→ **Exercise prompt**: Print the listing once more, exactly as written.

→ **Dataset extract**:
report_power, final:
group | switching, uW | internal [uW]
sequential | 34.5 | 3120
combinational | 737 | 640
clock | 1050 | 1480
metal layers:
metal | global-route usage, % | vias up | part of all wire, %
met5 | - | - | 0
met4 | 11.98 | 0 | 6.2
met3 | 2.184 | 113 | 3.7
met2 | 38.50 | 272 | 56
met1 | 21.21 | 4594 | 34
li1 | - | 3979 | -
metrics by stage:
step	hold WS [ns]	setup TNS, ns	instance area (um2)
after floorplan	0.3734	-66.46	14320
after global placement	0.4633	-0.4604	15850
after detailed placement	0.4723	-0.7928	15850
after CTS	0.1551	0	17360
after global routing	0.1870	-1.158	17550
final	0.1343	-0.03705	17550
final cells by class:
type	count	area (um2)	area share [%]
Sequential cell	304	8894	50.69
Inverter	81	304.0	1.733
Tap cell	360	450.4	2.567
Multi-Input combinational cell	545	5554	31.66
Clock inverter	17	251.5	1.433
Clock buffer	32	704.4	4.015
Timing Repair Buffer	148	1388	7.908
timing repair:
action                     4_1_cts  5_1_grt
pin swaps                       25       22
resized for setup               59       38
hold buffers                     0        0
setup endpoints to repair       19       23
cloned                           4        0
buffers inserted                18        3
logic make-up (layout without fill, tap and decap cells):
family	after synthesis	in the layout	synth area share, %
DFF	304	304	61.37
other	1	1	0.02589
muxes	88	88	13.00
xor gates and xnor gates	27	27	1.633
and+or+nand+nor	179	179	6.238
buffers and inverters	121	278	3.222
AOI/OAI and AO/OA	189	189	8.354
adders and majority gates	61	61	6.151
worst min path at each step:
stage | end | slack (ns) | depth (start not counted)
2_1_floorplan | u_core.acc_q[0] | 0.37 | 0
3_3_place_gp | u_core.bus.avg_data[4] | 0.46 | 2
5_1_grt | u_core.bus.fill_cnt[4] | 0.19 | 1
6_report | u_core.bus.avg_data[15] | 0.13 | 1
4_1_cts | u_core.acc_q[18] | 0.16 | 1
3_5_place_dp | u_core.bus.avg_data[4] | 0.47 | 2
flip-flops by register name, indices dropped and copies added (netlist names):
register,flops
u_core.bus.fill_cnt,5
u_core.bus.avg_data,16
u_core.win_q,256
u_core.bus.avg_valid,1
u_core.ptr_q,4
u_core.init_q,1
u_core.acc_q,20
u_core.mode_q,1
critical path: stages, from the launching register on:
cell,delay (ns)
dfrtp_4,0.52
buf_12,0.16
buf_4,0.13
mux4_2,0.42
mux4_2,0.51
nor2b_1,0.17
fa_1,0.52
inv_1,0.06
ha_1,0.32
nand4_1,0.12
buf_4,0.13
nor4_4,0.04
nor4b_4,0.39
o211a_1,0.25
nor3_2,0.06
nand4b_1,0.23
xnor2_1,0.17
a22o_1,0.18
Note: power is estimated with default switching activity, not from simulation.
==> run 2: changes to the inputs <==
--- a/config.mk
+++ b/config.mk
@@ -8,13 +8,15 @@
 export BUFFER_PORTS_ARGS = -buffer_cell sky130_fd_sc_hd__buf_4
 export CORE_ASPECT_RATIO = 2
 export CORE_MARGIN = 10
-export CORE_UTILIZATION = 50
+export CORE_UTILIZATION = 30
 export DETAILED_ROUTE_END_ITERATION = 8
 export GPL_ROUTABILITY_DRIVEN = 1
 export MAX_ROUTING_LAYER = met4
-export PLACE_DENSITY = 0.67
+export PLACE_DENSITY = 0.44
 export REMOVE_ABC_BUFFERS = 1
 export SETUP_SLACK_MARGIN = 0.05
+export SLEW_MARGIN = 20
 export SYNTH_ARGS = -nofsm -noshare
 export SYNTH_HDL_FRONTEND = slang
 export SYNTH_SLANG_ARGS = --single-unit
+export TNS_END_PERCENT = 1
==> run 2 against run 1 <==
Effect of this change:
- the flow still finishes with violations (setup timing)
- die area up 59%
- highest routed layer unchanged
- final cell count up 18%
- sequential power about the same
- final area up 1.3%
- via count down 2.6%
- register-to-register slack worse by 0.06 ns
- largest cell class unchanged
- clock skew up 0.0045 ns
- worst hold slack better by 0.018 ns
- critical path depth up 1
[src/rtl/instr_fetch_pkg.sv]
// rtl/instr_fetch_pkg.sv - shared fetch-stage header: widths, ranges, FSM encoding, NOP
`ifndef INSTR_FETCH_PKG_DEFS
`define INSTR_FETCH_PKG_DEFS
`define PC_RANGE   31:0
`define DATA_RANGE 31:0
`endif

package instr_fetch_pkg;
  localparam int PC_W   = 32;
  localparam int DATA_W = 32;
  localparam logic [DATA_W-1:0] NOP = 32'h0000_0013;

  typedef enum logic [2:0] {
    S_IDLE,
    S_FETCH,
    S_WAIT,
    S_HOLD,
    S_DROP
  } if_state_e;

  function automatic logic [PC_W-1:0] pc_next(input logic [PC_W-1:0] pc);
    return pc + PC_W'(4);
  endfunction
endpackage
$ cat src/rtl/noc_mem_responder_pkg.sv
// Shared NoC definitions: packet field map, opcodes, node addresses, packet
// struct and the FSM state types used by the memory responder.
package noc_mem_responder_pkg;

    localparam int unsigned PKT_W   = 33;
    localparam int unsigned DEST_HI = 32;
    localparam int unsigned DEST_LO = 29;
    localparam int unsigned SRC_HI  = 28;
    localparam int unsigned SRC_LO  = 25;
    localparam int unsigned OP_HI   = 24;
    localparam int unsigned OP_LO   = 23;
    localparam int unsigned ADDR_HI = 22;
    localparam int unsigned ADDR_LO = 16;
    localparam int unsigned DATA_HI = 15;
    localparam int unsigned DATA_LO = 0;

    localparam logic [3:0] MEM_NODE = 4'b1101;
    localparam logic [3:0] PE0      = 4'h0;
    localparam logic [3:0] PE1      = 4'h1;
    localparam logic [3:0] PE2      = 4'h2;
    localparam logic [3:0] PE3      = 4'h3;
    localparam logic [3:0] PE4      = 4'h4;
    localparam logic [3:0] PE5      = 4'h5;
    localparam logic [3:0] PE6      = 4'h6;
    localparam logic [3:0] PE7      = 4'h7;
    localparam logic [3:0] PE8      = 4'h8;

    typedef enum logic [1:0] {
        OP_RD     = 2'b00,
        OP_WR     = 2'b01,
        OP_RD_RSP = 2'b10,
        OP_WR_ACK = 2'b11
    } op_e;

    typedef struct packed {
        logic [3:0] dest;
        logic [3:0] src;
        op_e        op;
        logic [6:0] addr;
        logic [15:0] data;
    } pkt_t;

    typedef enum logic [2:0] {
        ST_IDLE,
        ST_RX_UP,
        ST_RX_DN,
        ST_CHECK,
        ST_MEM_WAIT,
        ST_TX_UP,
        ST_TX_DN
    } rsp_state_e;

    typedef enum logic [1:0] {
        TX_IDLE,
        TX_UP,
        TX_DN
    } tx_state_e;

    // Only RD and WR are requests a memory endpoint may serve.
    function automatic logic is_request(input op_e op);
        return (op == OP_RD) || (op == OP_WR);
    endfunction

endpackage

→ **Answer section**:
report_power, final:
group | switching, uW | internal [uW]
sequential | 34.5 | 3120
combinational | 737 | 640
clock | 1050 | 1480
metal layers:
metal | global-route usage, % | vias up | part of all wire, %
met5 | - | - | 0
met4 | 11.98 | 0 | 6.2
met3 | 2.184 | 113 | 3.7
met2 | 38.50 | 272 | 56
met1 | 21.21 | 4594 | 34
li1 | - | 3979 | -
metrics by stage:
step	hold WS [ns]	setup TNS, ns	instance area (um2)
after floorplan	0.3734	-66.46	14320
after global placement	0.4633	-0.4604	15850
after detailed placement	0.4723	-0.7928	15850
after CTS	0.1551	0	17360
after global routing	0.1870	-1.158	17550
final	0.1343	-0.03705	17550
final cells by class:
type	count	area (um2)	area share [%]
Sequential cell	304	8894	50.69
Inverter	81	304.0	1.733
Tap cell	360	450.4	2.567
Multi-Input combinational cell	545	5554	31.66
Clock inverter	17	251.5	1.433
Clock buffer	32	704.4	4.015
Timing Repair Buffer	148	1388	7.908
timing repair:
action                     4_1_cts  5_1_grt
pin swaps                       25       22
resized for setup               59       38
hold buffers                     0        0
setup endpoints to repair       19       23
cloned                           4        0
buffers inserted                18        3
logic make-up (layout without fill, tap and decap cells):
family	after synthesis	in the layout	synth area share, %
DFF	304	304	61.37
other	1	1	0.02589
muxes	88	88	13.00
xor gates and xnor gates	27	27	1.633
and+or+nand+nor	179	179	6.238
buffers and inverters	121	278	3.222
AOI/OAI and AO/OA	189	189	8.354
adders and majority gates	61	61	6.151
worst min path at each step:
stage | end | slack (ns) | depth (start not counted)
2_1_floorplan | u_core.acc_q[0] | 0.37 | 0
3_3_place_gp | u_core.bus.avg_data[4] | 0.46 | 2
5_1_grt | u_core.bus.fill_cnt[4] | 0.19 | 1
6_report | u_core.bus.avg_data[15] | 0.13 | 1
4_1_cts | u_core.acc_q[18] | 0.16 | 1
3_5_place_dp | u_core.bus.avg_data[4] | 0.47 | 2
flip-flops by register name, indices dropped and copies added (netlist names):
register,flops
u_core.bus.fill_cnt,5
u_core.bus.avg_data,16
u_core.win_q,256
u_core.bus.avg_valid,1
u_core.ptr_q,4
u_core.init_q,1
u_core.acc_q,20
u_core.mode_q,1
critical path: stages, from the launching register on:
cell,delay (ns)
dfrtp_4,0.52
buf_12,0.16
buf_4,0.13
mux4_2,0.42
mux4_2,0.51
nor2b_1,0.17
fa_1,0.52
inv_1,0.06
ha_1,0.32
nand4_1,0.12
buf_4,0.13
nor4_4,0.04
nor4b_4,0.39
o211a_1,0.25
nor3_2,0.06
nand4b_1,0.23
xnor2_1,0.17
a22o_1,0.18
Note: power is estimated with default switching activity, not from simulation.
==> run 2: changes to the inputs <==
--- a/config.mk
+++ b/config.mk
@@ -8,13 +8,15 @@
 export BUFFER_PORTS_ARGS = -buffer_cell sky130_fd_sc_hd__buf_4
 export CORE_ASPECT_RATIO = 2
 export CORE_MARGIN = 10
-export CORE_UTILIZATION = 50
+export CORE_UTILIZATION = 30
 export DETAILED_ROUTE_END_ITERATION = 8
 export GPL_ROUTABILITY_DRIVEN = 1
 export MAX_ROUTING_LAYER = met4
-export PLACE_DENSITY = 0.67
+export PLACE_DENSITY = 0.44
 export REMOVE_ABC_BUFFERS = 1
 export SETUP_SLACK_MARGIN = 0.05
+export SLEW_MARGIN = 20
 export SYNTH_ARGS = -nofsm -noshare
 export SYNTH_HDL_FRONTEND = slang
 export SYNTH_SLANG_ARGS = --single-unit
+export TNS_END_PERCENT = 1
==> run 2 against run 1 <==
Effect of this change:
- the flow still finishes with violations (setup timing)
- die area up 59%
- highest routed layer unchanged
- final cell count up 18%
- sequential power about the same
- final area up 1.3%
- via count down 2.6%
- register-to-register slack worse by 0.06 ns
- largest cell class unchanged
- clock skew up 0.0045 ns
- worst hold slack better by 0.018 ns
- critical path depth up 1
[src/rtl/instr_fetch_pkg.sv]
// rtl/instr_fetch_pkg.sv - shared fetch-stage header: widths, ranges, FSM encoding, NOP
`ifndef INSTR_FETCH_PKG_DEFS
`define INSTR_FETCH_PKG_DEFS
`define PC_RANGE   31:0
`define DATA_RANGE 31:0
`endif

package instr_fetch_pkg;
  localparam int PC_W   = 32;
  localparam int DATA_W = 32;
  localparam logic [DATA_W-1:0] NOP = 32'h0000_0013;

  typedef enum logic [2:0] {
    S_IDLE,
    S_FETCH,
    S_WAIT,
    S_HOLD,
    S_DROP
  } if_state_e;

  function automatic logic [PC_W-1:0] pc_next(input logic [PC_W-1:0] pc);
    return pc + PC_W'(4);
  endfunction
endpackage
$ cat src/rtl/noc_mem_responder_pkg.sv
// Shared NoC definitions: packet field map, opcodes, node addresses, packet
// struct and the FSM state types used by the memory responder.
package noc_mem_responder_pkg;

    localparam int unsigned PKT_W   = 33;
    localparam int unsigned DEST_HI = 32;
    localparam int unsigned DEST_LO = 29;
    localparam int unsigned SRC_HI  = 28;
    localparam int unsigned SRC_LO  = 25;
    localparam int unsigned OP_HI   = 24;
    localparam int unsigned OP_LO   = 23;
    localparam int unsigned ADDR_HI = 22;
    localparam int unsigned ADDR_LO = 16;
    localparam int unsigned DATA_HI = 15;
    localparam int unsigned DATA_LO = 0;

    localparam logic [3:0] MEM_NODE = 4'b1101;
    localparam logic [3:0] PE0      = 4'h0;
    localparam logic [3:0] PE1      = 4'h1;
    localparam logic [3:0] PE2      = 4'h2;
    localparam logic [3:0] PE3      = 4'h3;
    localparam logic [3:0] PE4      = 4'h4;
    localparam logic [3:0] PE5      = 4'h5;
    localparam logic [3:0] PE6      = 4'h6;
    localparam logic [3:0] PE7      = 4'h7;
    localparam logic [3:0] PE8      = 4'h8;

    typedef enum logic [1:0] {
        OP_RD     = 2'b00,
        OP_WR     = 2'b01,
        OP_RD_RSP = 2'b10,
        OP_WR_ACK = 2'b11
    } op_e;

    typedef struct packed {
        logic [3:0] dest;
        logic [3:0] src;
        op_e        op;
        logic [6:0] addr;
        logic [15:0] data;
    } pkt_t;

    typedef enum logic [2:0] {
        ST_IDLE,
        ST_RX_UP,
        ST_RX_DN,
        ST_CHECK,
        ST_MEM_WAIT,
        ST_TX_UP,
        ST_TX_DN
    } rsp_state_e;

    typedef enum logic [1:0] {
        TX_IDLE,
        TX_UP,
        TX_DN
    } tx_state_e;

    // Only RD and WR are requests a memory endpoint may serve.
    function automatic logic is_request(input op_e op);
        return (op == OP_RD) || (op == OP_WR);
    endfunction

endpackage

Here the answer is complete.